BOLLINGER BANDS Bollinger Bands consist of a center line and two price channels (bands) above and below it. The center line is an exponential moving average; the price channels are the standard deviations of the stock being studied. The bands will expand and contract as the price action of an issue becomes volatile (expansion) or becomes bound into a tight trading pattern (contraction). Bollinger Bands is a versatile tool combining moving averages and standard deviations and is one of the most popular technical analysis tools available for traders. There are three components to the Bollinger Band indicator: Moving Average: By default, a 20-period simple moving average is used. Upper Band: The upper band is usually 2 standard deviations (calculated from 20-periods of closing data) above the moving average. Lower Band: The lower band is usually 2 standard deviations below the moving average. When stock prices continually touch the upper Bollinger Band, the prices are thought to be overbought; conversely, when they continually touch the lower band, prices are thought to be oversold, triggering a buy signal.

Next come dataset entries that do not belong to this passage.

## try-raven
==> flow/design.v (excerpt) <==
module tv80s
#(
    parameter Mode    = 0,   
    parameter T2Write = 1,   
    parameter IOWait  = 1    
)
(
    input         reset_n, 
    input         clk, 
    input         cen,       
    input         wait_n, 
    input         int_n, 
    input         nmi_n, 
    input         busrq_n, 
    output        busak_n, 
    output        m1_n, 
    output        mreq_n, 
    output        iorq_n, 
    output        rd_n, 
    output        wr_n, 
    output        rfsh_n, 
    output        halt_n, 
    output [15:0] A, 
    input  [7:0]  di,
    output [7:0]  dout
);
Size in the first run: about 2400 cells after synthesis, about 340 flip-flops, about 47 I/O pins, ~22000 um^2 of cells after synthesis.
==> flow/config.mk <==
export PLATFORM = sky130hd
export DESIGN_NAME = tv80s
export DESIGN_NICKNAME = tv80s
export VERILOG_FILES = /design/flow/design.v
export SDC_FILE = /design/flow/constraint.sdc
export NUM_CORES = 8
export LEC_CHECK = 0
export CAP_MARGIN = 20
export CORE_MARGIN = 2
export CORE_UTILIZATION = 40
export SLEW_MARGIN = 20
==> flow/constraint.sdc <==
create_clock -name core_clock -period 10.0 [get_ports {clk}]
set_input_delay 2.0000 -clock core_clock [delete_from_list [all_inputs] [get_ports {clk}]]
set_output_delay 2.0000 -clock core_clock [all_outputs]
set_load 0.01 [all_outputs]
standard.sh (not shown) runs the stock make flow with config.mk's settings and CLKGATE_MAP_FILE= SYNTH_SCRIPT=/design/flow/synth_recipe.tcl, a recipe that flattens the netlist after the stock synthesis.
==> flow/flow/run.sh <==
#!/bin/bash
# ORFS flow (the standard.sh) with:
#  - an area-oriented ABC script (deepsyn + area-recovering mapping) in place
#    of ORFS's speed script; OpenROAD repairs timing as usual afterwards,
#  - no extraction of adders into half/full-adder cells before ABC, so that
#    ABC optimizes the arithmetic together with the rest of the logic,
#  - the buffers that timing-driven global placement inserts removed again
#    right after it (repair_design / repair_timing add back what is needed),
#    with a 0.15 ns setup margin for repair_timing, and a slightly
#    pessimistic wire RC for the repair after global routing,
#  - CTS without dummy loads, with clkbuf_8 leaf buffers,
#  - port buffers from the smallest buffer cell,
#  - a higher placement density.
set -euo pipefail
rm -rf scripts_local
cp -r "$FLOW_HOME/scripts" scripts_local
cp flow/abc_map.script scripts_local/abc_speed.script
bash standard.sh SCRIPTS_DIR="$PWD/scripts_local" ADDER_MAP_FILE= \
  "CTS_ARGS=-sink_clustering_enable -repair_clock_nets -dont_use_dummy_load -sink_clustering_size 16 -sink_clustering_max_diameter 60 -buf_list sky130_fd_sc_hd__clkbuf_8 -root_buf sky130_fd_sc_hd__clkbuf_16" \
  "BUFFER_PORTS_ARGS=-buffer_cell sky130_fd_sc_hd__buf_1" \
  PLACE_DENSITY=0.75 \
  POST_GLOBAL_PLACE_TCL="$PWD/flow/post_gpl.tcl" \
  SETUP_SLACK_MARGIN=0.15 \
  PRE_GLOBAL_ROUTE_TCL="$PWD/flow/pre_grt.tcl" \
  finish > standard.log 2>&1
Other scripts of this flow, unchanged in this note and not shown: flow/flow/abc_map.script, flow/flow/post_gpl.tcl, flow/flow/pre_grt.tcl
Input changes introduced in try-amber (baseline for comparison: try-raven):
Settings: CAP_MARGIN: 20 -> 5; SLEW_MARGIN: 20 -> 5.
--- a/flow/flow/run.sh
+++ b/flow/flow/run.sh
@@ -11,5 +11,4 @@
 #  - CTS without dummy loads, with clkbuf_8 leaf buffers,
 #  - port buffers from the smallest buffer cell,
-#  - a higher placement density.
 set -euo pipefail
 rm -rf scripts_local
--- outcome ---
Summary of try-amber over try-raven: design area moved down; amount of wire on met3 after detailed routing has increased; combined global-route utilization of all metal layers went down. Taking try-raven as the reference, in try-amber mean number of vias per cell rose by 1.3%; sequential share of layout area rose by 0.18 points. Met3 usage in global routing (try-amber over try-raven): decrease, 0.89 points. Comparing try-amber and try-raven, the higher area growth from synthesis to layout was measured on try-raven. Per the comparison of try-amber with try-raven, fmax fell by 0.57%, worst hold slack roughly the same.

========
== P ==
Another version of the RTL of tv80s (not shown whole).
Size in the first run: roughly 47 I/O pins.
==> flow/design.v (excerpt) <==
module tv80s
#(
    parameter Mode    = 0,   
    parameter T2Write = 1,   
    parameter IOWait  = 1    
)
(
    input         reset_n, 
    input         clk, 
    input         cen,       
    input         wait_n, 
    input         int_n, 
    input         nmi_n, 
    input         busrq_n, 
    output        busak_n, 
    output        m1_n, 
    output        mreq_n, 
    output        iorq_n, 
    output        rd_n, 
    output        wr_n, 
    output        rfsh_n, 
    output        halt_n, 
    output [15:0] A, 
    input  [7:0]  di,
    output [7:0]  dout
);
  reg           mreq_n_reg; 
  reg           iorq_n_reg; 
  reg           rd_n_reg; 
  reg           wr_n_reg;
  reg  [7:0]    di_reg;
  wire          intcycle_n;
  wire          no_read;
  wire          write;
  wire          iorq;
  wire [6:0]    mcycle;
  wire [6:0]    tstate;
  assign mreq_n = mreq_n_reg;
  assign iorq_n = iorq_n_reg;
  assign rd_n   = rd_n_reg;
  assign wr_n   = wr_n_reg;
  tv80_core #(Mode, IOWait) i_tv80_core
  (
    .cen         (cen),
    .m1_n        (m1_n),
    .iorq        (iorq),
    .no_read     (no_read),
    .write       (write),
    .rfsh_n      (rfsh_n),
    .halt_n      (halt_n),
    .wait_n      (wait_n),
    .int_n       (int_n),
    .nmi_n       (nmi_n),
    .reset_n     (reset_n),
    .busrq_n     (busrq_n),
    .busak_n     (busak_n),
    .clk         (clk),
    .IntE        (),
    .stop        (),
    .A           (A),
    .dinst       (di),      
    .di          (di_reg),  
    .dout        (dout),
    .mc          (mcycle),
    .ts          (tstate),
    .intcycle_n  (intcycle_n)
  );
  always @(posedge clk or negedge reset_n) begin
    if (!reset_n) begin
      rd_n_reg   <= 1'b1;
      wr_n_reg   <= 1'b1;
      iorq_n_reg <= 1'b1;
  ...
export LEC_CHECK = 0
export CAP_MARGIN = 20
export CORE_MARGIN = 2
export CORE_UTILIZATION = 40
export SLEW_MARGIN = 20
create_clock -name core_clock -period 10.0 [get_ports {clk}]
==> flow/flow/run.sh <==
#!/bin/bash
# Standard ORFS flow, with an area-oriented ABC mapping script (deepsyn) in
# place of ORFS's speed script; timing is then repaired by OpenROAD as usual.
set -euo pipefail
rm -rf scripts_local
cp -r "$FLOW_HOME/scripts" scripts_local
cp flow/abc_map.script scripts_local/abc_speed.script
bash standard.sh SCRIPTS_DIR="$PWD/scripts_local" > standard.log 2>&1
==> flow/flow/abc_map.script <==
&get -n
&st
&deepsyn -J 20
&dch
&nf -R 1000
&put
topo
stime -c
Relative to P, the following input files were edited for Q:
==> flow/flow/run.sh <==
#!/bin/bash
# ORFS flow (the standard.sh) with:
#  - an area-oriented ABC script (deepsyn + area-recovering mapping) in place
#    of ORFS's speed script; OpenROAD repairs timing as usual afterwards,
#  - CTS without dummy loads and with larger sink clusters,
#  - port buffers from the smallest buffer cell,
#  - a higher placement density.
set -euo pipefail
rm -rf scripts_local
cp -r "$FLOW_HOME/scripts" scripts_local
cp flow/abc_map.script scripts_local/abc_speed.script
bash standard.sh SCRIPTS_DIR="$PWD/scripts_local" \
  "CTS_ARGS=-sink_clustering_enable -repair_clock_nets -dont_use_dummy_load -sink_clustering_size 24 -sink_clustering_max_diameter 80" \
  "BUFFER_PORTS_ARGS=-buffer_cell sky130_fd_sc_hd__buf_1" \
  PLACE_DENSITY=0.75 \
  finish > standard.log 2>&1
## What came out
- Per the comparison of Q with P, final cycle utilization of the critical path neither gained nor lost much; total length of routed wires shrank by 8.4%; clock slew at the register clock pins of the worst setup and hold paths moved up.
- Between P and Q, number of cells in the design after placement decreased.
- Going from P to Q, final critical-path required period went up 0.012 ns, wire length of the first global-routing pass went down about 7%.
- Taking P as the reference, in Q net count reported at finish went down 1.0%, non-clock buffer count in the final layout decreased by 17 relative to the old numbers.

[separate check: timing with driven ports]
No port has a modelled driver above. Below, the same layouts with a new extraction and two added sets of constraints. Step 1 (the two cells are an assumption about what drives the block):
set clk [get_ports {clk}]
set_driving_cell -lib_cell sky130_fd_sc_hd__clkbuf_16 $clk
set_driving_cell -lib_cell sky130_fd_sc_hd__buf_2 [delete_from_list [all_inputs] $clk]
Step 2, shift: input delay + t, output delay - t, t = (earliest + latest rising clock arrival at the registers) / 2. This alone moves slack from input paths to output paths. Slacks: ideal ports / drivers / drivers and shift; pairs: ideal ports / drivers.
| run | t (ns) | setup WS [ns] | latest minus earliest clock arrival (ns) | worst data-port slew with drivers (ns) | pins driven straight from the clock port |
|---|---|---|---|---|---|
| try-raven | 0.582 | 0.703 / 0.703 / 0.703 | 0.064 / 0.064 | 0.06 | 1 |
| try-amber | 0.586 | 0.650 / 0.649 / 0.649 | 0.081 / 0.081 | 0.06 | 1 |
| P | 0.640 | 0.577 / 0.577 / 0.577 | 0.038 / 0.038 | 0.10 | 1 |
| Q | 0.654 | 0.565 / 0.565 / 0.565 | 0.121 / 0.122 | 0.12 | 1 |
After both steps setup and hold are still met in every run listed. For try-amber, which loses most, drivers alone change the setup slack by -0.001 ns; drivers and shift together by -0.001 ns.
Source: an optimization exercise on an open RTL-to-GDS flow (aim: small area, a short achievable clock period and few clock cycles). Production flows keep margins and buffers that such runs may drop. Function was checked by simulation only, so behaviour that the tests miss may differ from the original. The clock port is modelled as an ideal driver, which makes a skipped or thinned clock tree look cheaper than it is; a real chip needs a root buffer or a tree. Power and IR drop assume default switching activity.

== the baseline ==
## Conv
module Conv(
    input clk,
    input rst,
    input in_st,
    input [7:0] din,
    output reg [15:0] dout,
    output reg out_st
);
==> module Conv, before the edit <==
module Conv(
    input clk,
    input rst,
    input in_st,
    input [7:0] din,
    output reg [15:0] dout,
    output reg out_st
);
reg [7:0] pix [0:15];
reg [9:0] upart, vreg, va;
reg [11:0] hpart;
reg [10:0] r_sr [0:9];
wire [12:0] hfull = add12(hpart, {2'b00, vreg});
wire [10:0] hsum = hfull[11:1];
reg [6:0] cnt;
integer i;
function [12:0] add12;
    input [11:0] a;
    input [11:0] b;
    integer i, k;
    reg [3:0] s0, s1;
    reg k0, k1, c, p;
    begin
        c = 1'b0;
        for (k = 0; k < 3; k = k + 1) begin
            k0 = 1'b0;
            k1 = 1'b1;
            for (i = 0; i < 4; i = i + 1) begin
                p = a[4*k+i] ^ b[4*k+i];
                s0[i] = p ^ k0;
                s1[i] = p ^ k1;
                k0 = (a[4*k+i] & b[4*k+i]) | (k0 & p);
                k1 = (a[4*k+i] & b[4*k+i]) | (k1 & p);
            end
            add12[4*k +: 4] = c ? s1 : s0;
            c = c ? k1 : k0;
        end
        add12[12] = c;
    end
endfunction
always @(posedge clk) begin
    pix[0] <= din;
    for (i = 1; i < 16; i = i + 1)
        pix[i] <= pix[i-1];
    upart <= add12({3'b000, pix[7], 1'b0}, {4'b0000, pix[15]});
    vreg <= add12({2'b00, upart}, {4'b0000, pix[0]});
    va <= vreg;
    hpart <= add12({1'b0, vreg, 1'b0}, {2'b00, va});
    r_sr[0] <= hsum;
    for (i = 1; i < 10; i = i + 1)
        r_sr[i] <= r_sr[i-1];
end
wire row5 = (cnt < 7'd31) || (cnt >= 7'd61);
wire s0 = (cnt < 7'd37);
wire s1 = !s0 && (cnt < 7'd43);
wire s2 = (cnt >= 7'd43) && (cnt < 7'd49);
wire s3 = (cnt >= 7'd49) && (cnt < 7'd55);
wire s4 = (cnt >= 7'd55);
wire [10:0] rdel = ({11{s0}} & r_sr[9]) | ({11{s1}} & r_sr[7]) | ({11{s2}} & r_sr[5])
                 | ({11{s3}} & r_sr[3]) | ({11{s4}} & r_sr[1]);
wire [10:0] rsel = row5 ? hsum : rdel;
always @(posedge clk) begin
    dout <= {5'b00000, rsel};
end
always @(posedge clk) begin
    if (rst) begin
        cnt <= 7'd0;
        out_st <= 1'b0;
    end
    else begin
        if (in_st)
            cnt <= 7'd1;
        else if (cnt != 7'd0)
            cnt <= cnt + 7'd1;
        out_st <= (cnt == 7'd30);
    end
end
endmodule
clock: 6.0 ns
lec_check: 0
abc_area: 1
cap_margin: 20
core_margin: 2
core_utilization: 65
setup_slack_margin: 4.0
slew_margin: 20
standard.sh (not shown) runs the stock make flow with config.mk's settings and CLKGATE_MAP_FILE= SYNTH_SCRIPT=/design/flow/synth_recipe.tcl, a recipe that flattens the netlist after the stock synthesis.
==> flow/flow/run.sh <==
#!/bin/bash
# Standard ORFS layout with these changes:
#  - the clock tree is built by flow/mantree.tcl (four root buffers, each
#    driving four leaf buffers) instead of ORFS's CTS;
#  - synthesis leaves adders to ABC instead of mapping them to full-adder cells;
#  - every input and output port gets a buf_2 buffer (instead of the slow
#    delay buffer buffer_ports picks by default); timing repair may resize it.
set -euo pipefail
HERE=$(cd "$(dirname "${BASH_SOURCE[0]}")" && pwd)
export PRE_CTS_TCL=$HERE/pre_cts.tcl
export MT_NX=4 MT_NY=4 MT_NROOT=4 MT_LEAF=sky130_fd_sc_hd__clkbuf_8 MT_ROOT=sky130_fd_sc_hd__clkbuf_8
bash standard.sh finish ADDER_MAP_FILE= \
  "BUFFER_PORTS_ARGS=-buffer_cell sky130_fd_sc_hd__buf_2" > orfs_flow.log 2>&1
Other scripts of this flow, unchanged in this note and not shown: flow/flow/mantree.tcl, flow/flow/pre_cts.tcl
Every stage of the flow completed for the baseline, and the final layout passed the timing, design-rule and antenna checks.
Testbench counts of the baseline, summed over its fixed seeds: cycles 6,264.
Here is what was changed in the inputs of the candidate compared with the baseline.
--- a/flow/design.v
+++ b/flow/design.v
@@ -50,17 +50,18 @@
     r_sr[0] <= hsum;
     for (i = 1; i < 10; i = i + 1)
         r_sr[i] <= r_sr[i-1];
 end
 wire row5 = (cnt < 7'd31) || (cnt >= 7'd61);
-wire s0 = (cnt < 7'd37);
-wire s1 = !s0 && (cnt < 7'd43);
-wire s2 = (cnt >= 7'd43) && (cnt < 7'd49);
-wire s3 = (cnt >= 7'd49) && (cnt < 7'd55);
-wire s4 = (cnt >= 7'd55);
-wire [10:0] rdel = ({11{s0}} & r_sr[9]) | ({11{s1}} & r_sr[7]) | ({11{s2}} & r_sr[5])
-                 | ({11{s3}} & r_sr[3]) | ({11{s4}} & r_sr[1]);
+reg [10:0] rdel;
+always @(*) begin
+    if (cnt < 7'd37)      rdel = r_sr[9];
+    else if (cnt < 7'd43) rdel = r_sr[7];
+    else if (cnt < 7'd49) rdel = r_sr[5];
+    else if (cnt < 7'd55) rdel = r_sr[3];
+    else                  rdel = r_sr[1];
+end
 wire [10:0] rsel = row5 ? hsum : rdel;
 always @(posedge clk) begin
     dout <= {5'b00000, rsel};
 end
 always @(posedge clk) begin
==> comparison <==
Compared to the baseline, the candidate has net switching component of the power 2.2% higher. Post-CTS setup buffer count is higher on the baseline. Stage delay of the slowest cell on the critical path down 0.02 ns in the candidate wrt the baseline. Relative to the baseline, the multi-input combinational cell area of the candidate is higher by about 2%. Routed wire length: the baseline and the candidate compared, lower one is the candidate. Total stage count of the critical path: the baseline vs the candidate identical. Changes observed in the candidate relative to the baseline: wire length of the first global-routing pass lost 2.1%, sequential share of layout area down 0.54 points, simple-gate area share of the yosys netlist down 1.1 points, count of cells along the worst register-to-register path rose 5.
Testbench counts of the candidate, summed over its fixed seeds: cycles 6,264.
In every run of this note, the design's own scripts or RTL, not TritonCTS, make the clock network.

afterwards: timing with drivers on the ports:
The results above use ideal ports. As a check the final layouts listed here were re-extracted and re-timed, cells and wires unchanged.
Step 1 (the two cells are an assumption about what drives the block):
set clk [get_ports {clk}]
set_driving_cell -lib_cell sky130_fd_sc_hd__clkbuf_16 $clk
set_driving_cell -lib_cell sky130_fd_sc_hd__buf_2 [delete_from_list [all_inputs] $clk]
Step 2 also shifts input and output timing later by t, the mid clock arrival at the registers, as if the neighbouring blocks saw the same clock.
Three values: ideal ports, drivers, drivers and shift; two values: the first two.
run	t, ns	setup WS [ns]	worst setup path after step 2	pins driven straight from the clock port
the baseline	0.367	4.023 / 3.966 / 4.060	input to register	4
the candidate	0.369	4.028 / 3.970 / 4.042	input to register	4
After both steps setup and hold are still met in every run listed.
This is an optimization exercise on Yosys and OpenROAD, whose aim is small area, not a production implementation. Only simulation tests tie the RTL to the original design; equivalence was not proved. Power figures rest on the tool's default switching activity, not on a simulated workload.

==> flow/design.v (outline; a module is shown in full before it is edited, if it fits) <==
// module sc_mdarr: 2939 lines
// module sc_md: 30 lines
// module selevy_core: 153 lines
module selevy_core
(
    input  wire        CLK,
    input  wire        RST,
    output wire [31:0] imem_addr,
    input  wire [31:0] imem_rdata,
    output wire [31:0] dmem_addr,
    output wire        dmem_re,
    input  wire [31:0] dmem_rdata,
    output wire [ 3:0] dmem_we,
    output wire [31:0] dmem_wdata,
    output wire [ 3:0] out_ja1
);
  // ...
==> flow/run.sh <==
#!/bin/bash
# synth_recipe.tcl (not shown) runs the flow's synth.tcl, then flattens the netlist and writes it again
# the make line also repeats each setting of config.mk as NAME=value (left out here)
make -C /OpenROAD-flow-scripts/flow DESIGN_CONFIG=/design/flow/config.mk WORK_HOME=/design/flow/orfs CLKGATE_MAP_FILE= SYNTH_SCRIPT=/design/flow/synth_recipe.tcl finish
==> flow/config.mk <==
export PLATFORM = sky130hd
export DESIGN_NAME = selevy_core
export DESIGN_NICKNAME = selevy_core
export VERILOG_FILES = /design/flow/design.v
export SDC_FILE = /design/flow/constraint.sdc
export NUM_CORES = 4
export LEC_CHECK = 0
export ABC_AREA = 1
export CAP_MARGIN = 20
export CORE_MARGIN = 2
export CORE_UTILIZATION = 40
export SLEW_MARGIN = 20
==> flow/constraint.sdc <==
create_clock -name core_clock -period 190.0 [get_ports {CLK}]
set_input_delay 38.0000 -clock core_clock [delete_from_list [all_inputs] [get_ports {CLK}]]
set_output_delay 38.0000 -clock core_clock [all_outputs]
set_load 0.01 [all_outputs]
==> reports/summary.txt, run 1 <==
Crit-path max cell delay: 0.63 ns
Most frequent cell after synthesis: nand2_1
Final cell count without fillers: 15000
GRT Util Overall: 42.7%
Final setup vio count: 0
Final cycle utilization of the critical path: 94.7%
Post-DP Area: 0.0962 mm2
H-tree depth: 3
Max-slew headroom: 14.2%
Setup TNS: 0 ns
Crit path to: out_ja1[2]
Main synth FF type: edfxtp_1
Met2 WL: 210 mm
Share of the synthesized area in the top cell type: 35.4%
Status: no timing/DRC/antenna violations
Met3 usage: 13.2%
Clock tree buffer depth: 3
Fraction of area in registers: 31.7%
Core area: 0.222 mm2
Highest-count cells in the layout ignoring fill and taps: nand2_1 (3619), nor2_1 (1252), edfxtp_1 (1054)
Non-CTS buffers: 637
Compound-Gate Fraction of Synth Area: 10.8%
Yosys warning count: 1
Drt total wl: 506 mm
Register-to-Register Path Depth: 806
Setup crit end kind: output port
Post-synthesis mux area share: 0.0560%
WHS: 0.522 ns
Post-synthesis simple-gate area fraction: 31.7%
Reg clk slew, reported paths: 0.06 ns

When using Bollinger Bands, designate the upper and lower bands as price targets. If the price deflects off the lower band and crosses above the 20-day average (the middle line), the upper band comes to represent the upper price target. In a strong uptrend, prices usually fluctuate between the upper band and the 20-day moving average. When that happens, a crossing below the 20-day moving average warns of a trend reversal to the downside

Looking at the chart we see that whenever the stock price goes below the lower band, prices are thought to be oversold, triggering a buy signal. At present stock price is around the middle band which has maintained a neutral signal for the stock.

Chart Pattern Study

Inverted Hammer-14th November 2013: they are found at the bottom of the decline is evidence that bulls are stepping in but still sell is going on. The day after the inverted hammer signal opens higher. Bullish Harami-22nd November 2013: In downward trend large red candle is followed by small green candle resulting in price to go down. Morning Star-13th November 2013: it is bullish reverse pattern followed by a tall red body candle and a second candle with small real body and third green candle that closes well with first sessions real body resulting in reverse pattern.

Pattern Study

The horizontal red line indicates a resistance of Rs700 in the stock. If its break this level again it might show a upward trend. For the past three months stock is trading between the two parallel red line and if its break lower support line it might form a Bear Flag in a downtrend.